Apple mulai menaikkan harga sejumlah model Mac dan iPad di Amerika Serikat setelah lonjakan biaya cip memori dan penyimpanan menekan struktur biaya perusahaan. Dampaknya kini terlihat langsung pada harga jual di situs Apple AS, sementara iPhone belum ikut terdampak.
Penyesuaian ini menjadi sinyal bahwa tekanan pada pasar komponen tidak lagi bisa sepenuhnya ditahan oleh perusahaan. Selama ini Apple disebut menanggung biaya tambahan agar tidak langsung dibebankan ke pelanggan, tetapi kenaikan yang terjadi dalam waktu singkat membuat langkah itu tak lagi sepenuhnya bisa dipertahankan.

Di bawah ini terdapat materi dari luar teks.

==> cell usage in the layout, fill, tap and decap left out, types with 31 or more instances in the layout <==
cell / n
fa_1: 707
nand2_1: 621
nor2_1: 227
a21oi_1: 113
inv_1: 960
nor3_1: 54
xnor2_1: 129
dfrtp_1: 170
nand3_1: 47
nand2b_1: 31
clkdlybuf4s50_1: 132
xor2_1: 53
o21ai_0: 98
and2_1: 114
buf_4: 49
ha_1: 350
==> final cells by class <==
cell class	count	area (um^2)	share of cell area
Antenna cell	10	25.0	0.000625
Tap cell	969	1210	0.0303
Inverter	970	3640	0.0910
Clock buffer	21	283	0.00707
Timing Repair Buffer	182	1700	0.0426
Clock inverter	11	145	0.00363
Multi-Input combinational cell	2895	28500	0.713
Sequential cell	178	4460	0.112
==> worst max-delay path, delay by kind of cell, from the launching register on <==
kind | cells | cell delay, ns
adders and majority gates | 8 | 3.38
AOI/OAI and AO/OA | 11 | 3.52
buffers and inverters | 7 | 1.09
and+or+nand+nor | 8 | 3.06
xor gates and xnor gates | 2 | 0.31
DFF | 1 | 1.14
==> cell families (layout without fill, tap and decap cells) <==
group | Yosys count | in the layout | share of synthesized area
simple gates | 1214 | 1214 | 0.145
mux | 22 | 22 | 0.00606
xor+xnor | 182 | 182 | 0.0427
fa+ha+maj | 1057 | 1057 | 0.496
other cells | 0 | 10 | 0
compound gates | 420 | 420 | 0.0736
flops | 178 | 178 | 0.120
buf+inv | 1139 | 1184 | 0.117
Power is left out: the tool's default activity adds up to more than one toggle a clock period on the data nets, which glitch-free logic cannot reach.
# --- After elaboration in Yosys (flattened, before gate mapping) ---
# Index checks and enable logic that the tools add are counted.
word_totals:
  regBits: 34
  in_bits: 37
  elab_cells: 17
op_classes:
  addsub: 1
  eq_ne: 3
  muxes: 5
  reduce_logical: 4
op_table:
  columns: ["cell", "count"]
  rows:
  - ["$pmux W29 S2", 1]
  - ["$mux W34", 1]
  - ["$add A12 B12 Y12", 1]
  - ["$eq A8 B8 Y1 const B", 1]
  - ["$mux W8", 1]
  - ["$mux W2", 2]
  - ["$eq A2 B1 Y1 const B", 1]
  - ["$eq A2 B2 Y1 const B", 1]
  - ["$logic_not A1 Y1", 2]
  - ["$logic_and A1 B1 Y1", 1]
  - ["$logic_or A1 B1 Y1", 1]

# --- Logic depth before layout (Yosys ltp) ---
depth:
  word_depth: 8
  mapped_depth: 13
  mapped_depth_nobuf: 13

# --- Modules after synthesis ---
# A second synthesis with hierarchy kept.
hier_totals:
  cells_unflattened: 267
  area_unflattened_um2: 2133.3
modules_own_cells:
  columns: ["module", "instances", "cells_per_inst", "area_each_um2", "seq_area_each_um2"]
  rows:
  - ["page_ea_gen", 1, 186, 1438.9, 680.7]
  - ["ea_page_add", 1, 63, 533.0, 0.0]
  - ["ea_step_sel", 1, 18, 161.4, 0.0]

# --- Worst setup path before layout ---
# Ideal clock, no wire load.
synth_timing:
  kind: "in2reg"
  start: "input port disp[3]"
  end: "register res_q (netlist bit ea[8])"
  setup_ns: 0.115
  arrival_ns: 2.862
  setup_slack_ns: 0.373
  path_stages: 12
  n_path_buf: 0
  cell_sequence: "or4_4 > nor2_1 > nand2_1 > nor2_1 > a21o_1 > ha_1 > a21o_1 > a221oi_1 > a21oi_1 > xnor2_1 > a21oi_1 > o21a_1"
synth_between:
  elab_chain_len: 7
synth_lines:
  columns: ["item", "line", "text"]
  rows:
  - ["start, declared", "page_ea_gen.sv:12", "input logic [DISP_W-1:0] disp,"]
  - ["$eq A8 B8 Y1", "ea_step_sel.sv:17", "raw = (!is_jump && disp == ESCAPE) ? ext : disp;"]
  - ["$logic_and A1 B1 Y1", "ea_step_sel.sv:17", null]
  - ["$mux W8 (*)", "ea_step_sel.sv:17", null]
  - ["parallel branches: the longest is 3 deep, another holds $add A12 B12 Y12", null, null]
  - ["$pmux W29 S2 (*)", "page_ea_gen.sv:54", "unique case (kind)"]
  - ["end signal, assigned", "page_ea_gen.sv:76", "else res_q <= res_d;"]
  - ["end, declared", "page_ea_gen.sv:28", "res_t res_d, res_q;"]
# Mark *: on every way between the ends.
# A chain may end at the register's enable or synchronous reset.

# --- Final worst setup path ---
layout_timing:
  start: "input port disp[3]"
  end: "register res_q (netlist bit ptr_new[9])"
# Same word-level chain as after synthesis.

Model yang ikut naik harga
Kenaikan harga terlihat pada beberapa produk dengan kapasitas penyimpanan tertentu, terutama di lini komputer dan tablet yang sangat bergantung pada memori. Berikut ringkasannya di situs Apple AS:
| Produk | Harga lama | Harga baru |
|---|---|---|
| MacBook Neo | 599 dolar AS | 699 dolar AS |
| MacBook Air 13 inci 512GB | 1.099 dolar AS | 1.299 dolar AS |
| iPad Air 11 inci Wi‑Fi 128GB | 599 dolar AS | 749 dolar AS |
| iPad Pro 11 inci Wi‑Fi 256GB | 999 dolar AS | 1.199 dolar AS |
MacBook Neo kini dibanderol mulai 699 dolar AS dari sebelumnya 599 dolar AS. Sementara itu, MacBook Air 13 inci dengan penyimpanan 512GB naik dari 1.099 dolar AS menjadi 1.299 dolar AS.
Di lini tablet, iPad Air 11 inci Wi‑Fi 128GB bergerak dari 599 dolar AS menjadi 749 dolar AS. Harga iPad Pro 11 inci Wi‑Fi 256GB juga naik dari 999 dolar AS menjadi 1.199 dolar AS.
Tekanan pasokan dari industri AI
Kondisi ini tidak muncul tanpa latar. Dalam beberapa tahun terakhir, ekspansi pesat pusat data kecerdasan buatan telah mendorong permintaan memori berbandwidth tinggi dan cip lain, sehingga pasokan komponen untuk perangkat elektronik konsumen ikut mengetat.
Tekanan tersebut kemudian merambat ke biaya produksi. Bagi produsen perangkat, pilihan yang tersisa biasanya menahan margin keuntungan atau meneruskan sebagian beban ke konsumen melalui kenaikan harga.
Peringatan yang sudah disampaikan Apple
Sejak April, CEO Apple Tim Cook sudah memberi sinyal bahwa biaya memori akan naik tajam pada kuartal ketiga fiskal yang berakhir pada 27 Juni. Ia juga mengatakan tingginya biaya memori akan memberi dampak yang semakin besar terhadap bisnis Apple setelah kuartal Juni.
Pernyataan itu kini terlihat relevan dengan perubahan harga yang muncul pada sejumlah model Mac dan iPad. Apple sebelumnya menahan beban biaya, namun lonjakan yang terjadi terlalu cepat membuat penyesuaian harga menjadi langkah yang harus diambil.
Menariknya, penyesuaian kali ini belum menyentuh iPhone. Apple masih membedakan strategi harga antarlini produk, meski tekanan biaya komponen memori dan penyimpanan juga ikut membayangi pasar perangkat lainnya.
Untuk konsumen, perubahan ini berarti harga masuk beberapa perangkat Apple kini lebih mahal dibanding sebelumnya. Selama permintaan memori untuk infrastruktur AI tetap tinggi, tekanan pada harga komponen kemungkinan masih menjadi faktor penting dalam kebijakan harga Mac dan iPad.